- From: François REMY <francois.remy.dev@outlook.com>
- Date: Fri, 4 Oct 2013 16:54:02 +0200
- To: "Sylvain Galineau" <galineau@adobe.com>, "Rune Lillesveen" <rune@opera.com>
- Cc: "www-style list" <www-style@w3.org>
> Optional support effectively makes UA incompatibility conformant. It > doesn't mean we shouldn't do it but aside from assertions of a 'huge fail' > I do not think it's clear why the benefits are worth the potential compat > pain for authors? If the idea is to remove the restriction in level 2, this will happen anyway, won't it? The issue here is that only "width" and "height" totally make sense for documents that are not top-level (and, I believe, are desired to make css device adaptation suitable for responsive web design) while the others may require heavier specification and implementation work (and some like 'orientation' just do not make sense at all in an iframe).

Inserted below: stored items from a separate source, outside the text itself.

===== config.mk =====
export PLATFORM = sky130hd
export DESIGN_NAME = ram_sequencer
export DESIGN_NICKNAME = d
export VERILOG_FILES = /design/src/rtl/gottagofast_pkg.sv /design/src/rtl/refresh_timer.sv /design/src/rtl/ram_sequencer.sv
export SDC_FILE = /design/constraint.sdc
export NUM_CORES = 1
export LEC_CHECK = 0
export ABC_CLOCK_PERIOD_IN_PS = 2200
export CAP_MARGIN = 20
export CORE_MARGIN = 3
export CORE_UTILIZATION = 49
export CTS_BUF_LIST = sky130_fd_sc_hd__clkbuf_4
export DETAILED_ROUTE_END_ITERATION = 10
export PLACE_DENSITY = 0.76
export SLEW_MARGIN = 40
export SYNTH_ARGS = -nofsm -noshare
export SYNTH_HDL_FRONTEND = slang
export SYNTH_SLANG_ARGS = --single-unit

===== constraint.sdc =====
create_clock -name CLK -period 2.2 [get_ports CLK]
set_input_delay 0.66 -clock CLK [delete_from_list [all_inputs] [get_ports CLK]]
set_output_delay 0.66 -clock CLK [all_outputs]
set_load 0.02 [all_outputs]

===== src/rtl/gottagofast_pkg.sv =====
// -----------------------------------------------------------------------------
// gottagofast_pkg
// Shared definitions for the DRAM sequencer: sequencer state encoding, default
// refresh parameters and the bank-to-RASn decode helper.
// -----------------------------------------------------------------------------
package gottagofast_pkg;

    // 108 cycles of the 7.09 MHz clock is about 15.2 us between refreshes.
    localparam int DEFAULT_REFRESH_INTERVAL = 108;
    localparam int DEFAULT_MAX_PENDING      = 4;

    typedef enum logic [2:0] {
        IDLE,
        ACC_RAS,
        ACC_CAS,
        PRECHARGE,
        REF_CAS,
        REF_RAS,
        REF_PRE
    } seq_state_t;

    // Active-low row strobe pattern with only the selected bank low.
    function automatic logic [3:0] ras_select(input logic [1:0] bank);
        return ~(4'b0001 << bank);
    endfunction

endpackage


===== src/rtl/refresh_timer.sv =====
// -----------------------------------------------------------------------------
// refresh_timer
// Free-running refresh interval timer plus a saturating count of refreshes
// that are owed to the DRAM.
//
// Ports
//   CLK       in   sequencer clock, rising edge
//   RESETn    in   asynchronous active-low reset
//   done      in   high for the one cycle in which a refresh completes
//   pending   out  number of refreshes owed (0..MAX_PENDING)
//   saturated out  pending has reached MAX_PENDING
// -----------------------------------------------------------------------------
module refresh_timer
    import gottagofast_pkg::*;
#(
    parameter int REFRESH_INTERVAL = DEFAULT_REFRESH_INTERVAL,
    parameter int MAX_PENDING      = DEFAULT_MAX_PENDING
) (
    input  logic                               CLK,
    input  logic                               RESETn,
    input  logic                               done,
    output logic [$clog2(MAX_PENDING + 1)-1:0] pending,
    output logic                               saturated
);

    localparam int TIMER_W = $clog2(REFRESH_INTERVAL);
    localparam int PEND_W  = $clog2(MAX_PENDING + 1);

    localparam logic [TIMER_W-1:0] TIMER_LAST = TIMER_W'(REFRESH_INTERVAL - 1);
    localparam logic [PEND_W-1:0]  PEND_MAX   = PEND_W'(MAX_PENDING);

    logic [TIMER_W-1:0] timer;
    logic               tick;

    // The tick is the wrap itself, so the first one lands REFRESH_INTERVAL
    // edges after reset release.
    assign tick      = (timer == TIMER_LAST);
    assign saturated = (pending == PEND_MAX);

    always_ff @(posedge CLK or negedge RESETn) begin
        if (!RESETn) begin
            timer   <= '0;
            pending <= '0;
        end else begin
            // NOTE: state registers use non-blocking assignments so every
            // register in the design samples its inputs from the same edge.
            timer <= tick ? '0 : timer + 1'b1;

            // A new tick and a completed refresh cancel out. Ticks arriving
            // with the backlog full are dropped.
            if (tick && !done) begin
                if (!saturated) begin
                    pending <= pending + 1'b1;
                end
            end else if (done && !tick) begin
                pending <= pending - 1'b1;
            end
        end
    end

endmodule


===== src/rtl/ram_sequencer.sv =====
// -----------------------------------------------------------------------------
// ram_sequencer
// DRAM RAS/CAS sequencer for a 68000 bus: runs single-bank accesses and
// CAS-before-RAS refresh cycles, with refresh deferred while the bus is busy.
// All outputs are registered.
//
// Ports
//   CLK       in   7 MHz clock, rising edge
//   RESETn    in   asynchronous active-low reset
//   ACC_REQ   in   address matched and ASn low (synchronised)
//   ACC_BANK  in   RAS bank, captured when an access is granted
//   ASn, UDSn, LDSn, RWn  in  synchronised 68000 strobes
//   RASn      out  per-bank row strobes, active low
//   UCASn     out  upper-byte column strobe, active low
//   LCASn     out  lower-byte column strobe, active low
//   MUX_COL   out  0 = row address, 1 = column address
//   MEMWn     out  DRAM write enable, active low
//   ACC_ACK   out  DTACK enable
//   REF_BUSY  out  refresh sequence in progress
// -----------------------------------------------------------------------------
module ram_sequencer
    import gottagofast_pkg::*;
#(
    parameter int REFRESH_INTERVAL = DEFAULT_REFRESH_INTERVAL,
    parameter int MAX_PENDING      = DEFAULT_MAX_PENDING
) (
    input  logic       CLK,
    input  logic       RESETn,
    input  logic       ACC_REQ,
    input  logic [1:0] ACC_BANK,
    input  logic       ASn,
    input  logic       UDSn,
    input  logic       LDSn,
    input  logic       RWn,
    output logic [3:0] RASn,
    output logic       UCASn,
    output logic       LCASn,
    output logic       MUX_COL,
    output logic       MEMWn,
    output logic       ACC_ACK,
    output logic       REF_BUSY
);

    localparam int PEND_W = $clog2(MAX_PENDING + 1);

    seq_state_t        state;
    logic [1:0]        bank;
    logic [PEND_W-1:0] pending;
    logic              saturated;
    logic              ref_done;
    logic              start_ref;
    logic              acc_continue;

    assign ref_done = (state == REF_PRE);

    // A full backlog pre-empts a waiting access; otherwise refresh only runs
    // while the bus is quiet.
    assign start_ref = saturated || (!ACC_REQ && ASn && (pending != '0));

    // ACC_RAS always moves on to one CAS cycle, even if the request vanished.
    assign acc_continue = (state == ACC_RAS) || (ACC_REQ && !ASn);

    refresh_timer #(
        .REFRESH_INTERVAL (REFRESH_INTERVAL),
        .MAX_PENDING      (MAX_PENDING)
    ) u_timer (
        .CLK       (CLK),
        .RESETn    (RESETn),
        .done      (ref_done),
        .pending   (pending),
        .saturated (saturated)
    );

    always_ff @(posedge CLK or negedge RESETn) begin
        if (!RESETn) begin
            state    <= IDLE;
            bank     <= '0;
            RASn     <= 4'hF;
            UCASn    <= 1'b1;
            LCASn    <= 1'b1;
            MUX_COL  <= 1'b0;
            MEMWn    <= 1'b1;
            ACC_ACK  <= 1'b0;
            REF_BUSY <= 1'b0;
        end else begin
            // Outputs are loaded with the values of the state being entered;
            // start from the all-inactive set and override below.
            RASn     <= 4'hF;
            UCASn    <= 1'b1;
            LCASn    <= 1'b1;
            MUX_COL  <= 1'b0;
            MEMWn    <= 1'b1;
            ACC_ACK  <= 1'b0;
            REF_BUSY <= 1'b0;

            case (state)
                IDLE: begin
                    if (start_ref) begin
                        state    <= REF_CAS;
                        UCASn    <= 1'b0;
                        LCASn    <= 1'b0;
                        REF_BUSY <= 1'b1;
                    end else if (ACC_REQ) begin
                        state <= ACC_RAS;
                        bank  <= ACC_BANK;
                        RASn  <= ras_select(ACC_BANK);
                    end
                end

                ACC_RAS, ACC_CAS: begin
                    if (acc_continue) begin
                        state   <= ACC_CAS;
                        RASn    <= ras_select(bank);
                        MUX_COL <= 1'b1;
                        UCASn   <= UDSn;
                        LCASn   <= LDSn;
                        MEMWn   <= RWn;
                        ACC_ACK <= 1'b1;
                    end else begin
                        state <= PRECHARGE;
                    end
                end

                PRECHARGE: state <= IDLE;

                // CAS-before-RAS: CAS already low from REF_CAS, now all rows.
                REF_CAS: begin
                    state    <= REF_RAS;
                    RASn     <= 4'h0;
                    UCASn    <= 1'b0;
                    LCASn    <= 1'b0;
                    REF_BUSY <= 1'b1;
                end

                REF_RAS: begin
                    state    <= REF_PRE;
                    REF_BUSY <= 1'b1;
                end

                REF_PRE: state <= IDLE;

                default: state <= IDLE;
            endcase
        end
    end

endmodule


Word level (Yosys, flattened, before mapping)
Index checks and enable logic that the tools add are counted.

word-level totals
  register bits after elaboration = 24
  memories = 0
  input port bits = 9
  latch bits = 0
  bits in writable memories = 0
  logic and storage cells = 68
  ROM bits = 0
  output and inout port bits = 10

cells by class
  magnitude comparators = 0
  $mul = 0
  bitwise logic cells = 3
  eq/ne operators = 9
  reductions and logical operators = 18
  mux-type cells = 23
  div/mod/pow operators = 0
  shifts and indexed selects = 2
  $add $sub $neg = 3

operators with widths
  kind                                                 number
  2-to-1 mux 3 bit                                     5
  equality test 3 bit, second input constant           4
  2-to-1 mux 4 bit                                     3
  one-hot mux 3 bit (4 select lines)                   1
  one-hot mux 4 bit (3 select lines)                   1
  2-to-1 mux 1 bit                                     9
  inverter 4 bit                                       2
  left shift 1 x 2 -> 4 bit, first input constant      2
  adder 7 x 1 -> 7 bit, second input constant          1
  equality test 7 bit, second input constant           1
  2-to-1 mux 7 bit                                     1
  one-hot mux 1 bit (3 select lines)                   2
  logical AND 1 bit                                    5
  zero test 1 bit                                      4
  OR reduction 2 bit                                   2
  adder 3 x 1 -> 3 bit, second input constant          1
  equality test 3 x 1 -> 1 bit, second input constant  1
  equality test 3 x 2 -> 1 bit, second input constant  1
  zero test 3 bit                                      1
  inequality test 3 bit, second input constant         1
  AND reduction 3 bit                                  1
  nonzero test 3 bit                                   1
  subtractor 3 x 1 -> 3 bit, second input constant     1
  logical OR 1 bit                                     2
  5 further kinds                                      5

Depth between registers and ports, before layout
  depth after elaboration = 6
  mapped depth = 9
  depth with buffers taken out = 8

Cells and area by module
Synthesis repeated with hierarchy kept, for this count alone.

second synthesis, totals
  cells, all modules = 117
  area, all modules = 1260.0 um^2

by module, submodules not included
  module         cells an instance  sequential area each (um^2)  instances  area an instance (um^2)
  ram_sequencer  68                 359.1                        1          705.7
  refresh_timer  49                 250.2                        1          554.3

Least setup slack after synthesis
OpenSTA, ideal clock, no wires.

  kind = reg-to-reg
  from = register u_timer.timer[0]
  to = register u_timer.pending[1]
  cell stages (with the launch flop) = 10
  required time = 2.073 ns
  arrival time = 1.914 ns
  setup slack = 0.159 ns
  path buffers = 1
  setup time = 0.127 ns
  clock period less this slack = 2.041 ns
  path through = dfrtp_1 -> ha_1 -> nand3_2 -> nor3_4 -> buf_6 -> nand2_1 -> fa_1 -> and2_1 -> a211oi_1 -> a21oi_1

between the ends
  word-level cells in the longest chain between the ends = 5
  elaborated cells on any way between the ends = 8
  classes of those cells = 2 x eq/ne; 1 x mux; 5 x reduce/logical

ends and longest elaborated chain
  what                           line                 text
  start, declared                refresh_timer.sv:32  logic [TIMER_W-1:0] timer;
  start signal, assigned         refresh_timer.sv:47  timer <= tick ? '0 : timer + 1'b1;
  equality test 7 bit (*)        refresh_timer.sv:37  assign tick = (timer == TIMER_LAST);
  zero test 1 bit                refresh_timer.sv:55  end else if (done && !tick) begin
  logical AND 1 bit              refresh_timer.sv:55
  nonzero test 2 bit (no line)   -
  AND reduction 2 bit (no line)  -
  end signal, assigned           refresh_timer.sv:53  pending <= pending + 1'b1;
  end signal, assigned           refresh_timer.sv:56  pending <= pending - 1'b1;
  end, declared                  refresh_timer.sv:22  output logic [$clog2(MAX_PENDING + 1)-1:0] pending,

Every way passes the cells marked *; elsewhere a longest branch is shown, timed or not.
A chain may end at the register's enable or synchronous reset.

Worst setup path after layout
  from = register RASn[0]
  to = output port RASn[0]

RTL lines
  what                    line                  text
  start, declared         ram_sequencer.sv:35   output logic [3:0] RASn,
  start signal, assigned  ram_sequencer.sv:106  RASn <= ras_select(ACC_BANK);
  start signal, assigned  ram_sequencer.sv:113  RASn <= ras_select(bank);

No word-level cell between the ends.

==> impl_metrics.tcl <==
set metrics [dict create \
    vias 919 \
    critPathKind "reg2out" \
    synth.avg_cell_area_um2 10.4 \
    synth_cell_types 37 \
    setup_viol 0 \
    path_clk_slew_ns 0.13 \
    cts_hold_buffers 0 \
    fin_area_um2 1470 \
    power_frac_seq_pct 47.6 \
    yosysWarnings 0 \
    wl_um 2270 \
    netSwitchingFraction_pct 33.8 \
    die_x_um 56.1 \
    crit_family "buffers and inverters" \
    whs_endpoint "u_timer.timer[0]$_DFF_PN0_" \
    core_um2 2300 \
    cp_slowest_cell "clkdlybuf4s50_1" \
    tns_ns 0 \
    io_buffer_count 18 \
    rsz0062_at_grt "no" \
    die-height_um 56.1 \
    layout_min_cycle_time_ns 2.12 \
    pwr-share-comb_pct 37.2 \
    ys_ff_latch 24 \
    routed_via_density 5.50 \
    hp-class "reg2reg" \
    antenna_found_initial 0 \
    cts_setup_buffers 0 \
    p_int_w 0.000915 \
    nFillCells 203 \
    clock-skew-final_ns 0.00486 \
    cts.repair.resized 0 \
    r2r_end "u_timer.pending[1]$_DFFE_PN0P_" \
    synth_top_area_share_pct 34.7 \
    worstPathArrival_ns 1.46 \
    final_cell_mix "clkdlybuf4s50_1 (18), dfrtp_1 (17), nor2_1 (11)" \
    start_util_pct 53.4 \
    clock-sinks 24 \
    rows 17 \
    r2r-start "u_timer.timer[0]$_DFF_PN0_" \
    maxCapViolations 0 \
    p_clk_share_pct 15.3 \
    cts-root-buf "clkbuf_4" \
    path_buf_inv 1 \
    min_from "u_timer.timer[0]$_DFF_PN0_" \
    synth.cell_area_um2 1230 \
    grt_overflow_total 0 \
    grt_pass1_vias 877 \
    power.leakage_nw 0.604 \
    n_antenna_cell 0 \
    ant_nets 0 \
    post_dp_cell_area_um2 1440 \
    cp_max_fo 1 \
    cts_htree_levels 1 \
    power_density_nw_per_um2 943 \
    critPathMaxStageDelay_ns 0.61 \
    crit_chain "clkdlybuf4s50_1" \
    final_layout_size_suffix_gt1_share_pct 15.1 \
    synthTopCellsByArea "dfrtp_1 (35%), dfstp_2 (15%), nand2b_1 (4.6%)" \
    hold-path-cell-count 1 \
    final.period_utilization_pct 96.4 \
    synth_top_cell_by_area "dfrtp_1" \
    irDropWorstVdd_mv 0.680 \
    synth_seq_area_share_pct 49.6 \
    layout_commonest_cell "clkdlybuf4s50_1" \
    nets 151 \
    cts_buffers 3 \
    synthCells 118 \
    drt_iter0_markers 23 \
    ios 19 \
    crit_required_ns 1.54 \
    max-clock-path-buffers 2 \
    grt_util_all_layers_pct 16.0 \
    syn_nets 129 \
    drt-wirelength-per-cell_um 13.6 \
    crit_path_end_kind "primary output" \
    max_slew_margin_pct 74.6 \
    hpwl_um 1710 \
    startpoint_type "register" \
    grt_pass1_wl_um 4040 \
    die_area_um2 3140 \
    cts_tree "built" \
    slew_violations 0 \
    reg2reg_depth 8 \
    gp_congestion 0.766 \
    area_growth_pct 19.5 \
    fmax_ghz 0.471 \
    rrSetupSlack_ns 0.24 \
    worst_pin_slew_ns 0.379 \
    outcome "completed" \
    grt_max_degree 25 \
    hold_violations 0 \
    firstDrtPassIters 4 \
    switchingPower_w 0.000468 \
    insertion_delay_ns 0.31 \
    drc_errors 0 \
]
power by group through the flow:
stage / clock [W] / combinational [W] / sequential, W
floorplan: 0 / 0.000277 / 0.000711
global placement: 0 / 0.000498 / 0.000658
detailed placement: 0 / 0.000518 / 0.000666
CTS: 0.000215 / 0.000519 / 0.000656
global route: 0.000240 / 0.000567 / 0.000669
finish: 0.000211 / 0.000514 / 0.000658
final cells by class:
| type | instances | area, um^2 | share of cell area, % |
|---|---|---|---|
| well taps | 28 | 35.0 | 2.39 |
| clock buffers | 4 | 30.0 | 2.05 |
| multi-input cells | 86 | 574 | 39.2 |
| inverters | 4 | 15.0 | 1.02 |
| flip-flops and latches | 24 | 609 | 41.6 |
| repair buffers | 21 | 203 | 13.8 |
per-layer routing:
layer | part of all wire (%) | global-route usage (%) | up-vias | wire length (um)
li1 | - | - | 456 | -
met1 | 46 | 21.5 | 439 | 1040
met2 | 48 | 25.4 | 20 | 1090
met3 | 4.2 | 3.25 | 4 | 96
met4 | 1.6 | 6.10 | 0 | 36
met5 | 0 | 0 | - | 0
worst reg2reg max path: stages, from the launching register on:
cell and delay, ns:
dfrtp_1 0.38, ha_1 0.23, nand3_2 0.13, nor3_4 0.19, nand2_1 0.09, fa_1 0.44, and2_1 0.15, a211oi_1 0.18
a21oi_1 0.07
synth_stat cells:
library cell	number
dfrtp_1	17
nor3_2	1
nand2_1	6
nand3b_1	4
mux2i_1	1
nand2b_1	9
fa_1	1
xnor2_1	4
and3_1	2
o21ai_0	6
buf_4	1
xor2_1	1
a2bb2oi_1	1
nand3_2	1
and3b_1	1
o21a_1	1
mux2_2	2
or3b_1	2
buf_2	2
inv_1	4
and2_4	1
a221o_1	3
nor3_4	1
dfstp_2	7
buf_6	1
o31ai_1	2
nand2_2	1
nor2_1	11
o21bai_1	1
a211oi_1	1
o22ai_1	2
a21oi_1	9
nor2b_1	3
nand3_1	4
and2_1	2
nor4bb_1	1
ha_1	1
registers in the layout, summed over array words and instances, names as in the netlist:
| name | cells |
|---|---|
| ACC_ACK | 1 |
| LCASn | 1 |
| MEMWn | 1 |
| RASn | 4 |
| REF_BUSY | 1 |
| UCASn | 1 |
| bank | 2 |
| state | 3 |
| u_timer.pending | 3 |
| u_timer.timer | 7 |
kinds of logic (layout without fill, tap and decap cells):
group | count (synthesis) | count (layout) | synth area share, %
DFF | 24 | 24 | 49.6
xor gates and xnor gates | 5 | 5 | 3.57
and+or+nand+nor | 50 | 50 | 24.6
muxes | 3 | 3 | 2.65
buffers and inverters | 8 | 29 | 3.57
AOI/OAI and AO/OA | 26 | 26 | 13.4
adders and majority gates | 2 | 2 | 2.65
how the worst max path moves through the flow:
stage	start	end	slack (ns)	cells after the start
after floorplan	u_timer.timer[0]$_DFF_PN0_	u_timer.pending[1]$_DFFE_PN0P_	0.16	9
after global placement	ACC_REQ	RASn[1]$_DFF_PN1_	0.1	5
after detailed placement	ACC_REQ	RASn[1]$_DFF_PN1_	0.07	5
after CTS	RASn[0]$_DFF_PN1_	RASn[0]	0.06	1
after global routing	RASn[0]$_DFF_PN1_	RASn[0]	0.03	1
final	RASn[0]$_DFF_PN1_	RASn[0]	0.08	1
metrics by stage:
stage | util, % | hold slack (ns) | total power, W | setup WS [ns] | instances
after floorplan | - | 0.364 | 0.000989 | 0.159 | 118
after global placement | 62.5 | 0.438 | 0.00116 | 0.0968 | 163
after global routing | 63.8 | 0.501 | 0.00148 | 0.0260 | 167
after detailed placement | 62.5 | 0.443 | 0.00118 | 0.0668 | 163
after CTS | 63.8 | 0.460 | 0.00139 | 0.0624 | 167
final | 63.8 | 0.457 | 0.00138 | 0.0789 | 167
(Power assumes the default switching activity.)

The aim of my proposal is to make sure browsers can implement the much-desired "width" and "height" support for (non-seamless) iframes while not being blocked by the slow work on the other properties. If there's another option that satisfy this premise, I'm more than ok to take it, I just didn't find any other. If implementors are OK supporting "(min-|max-)?(width|height)" in level 1 already, I think another such option would be "To the notable exception of the 'width' and 'height' properties (which must work anywhere), declarations in @viewport rules should be applied on top-level documents only".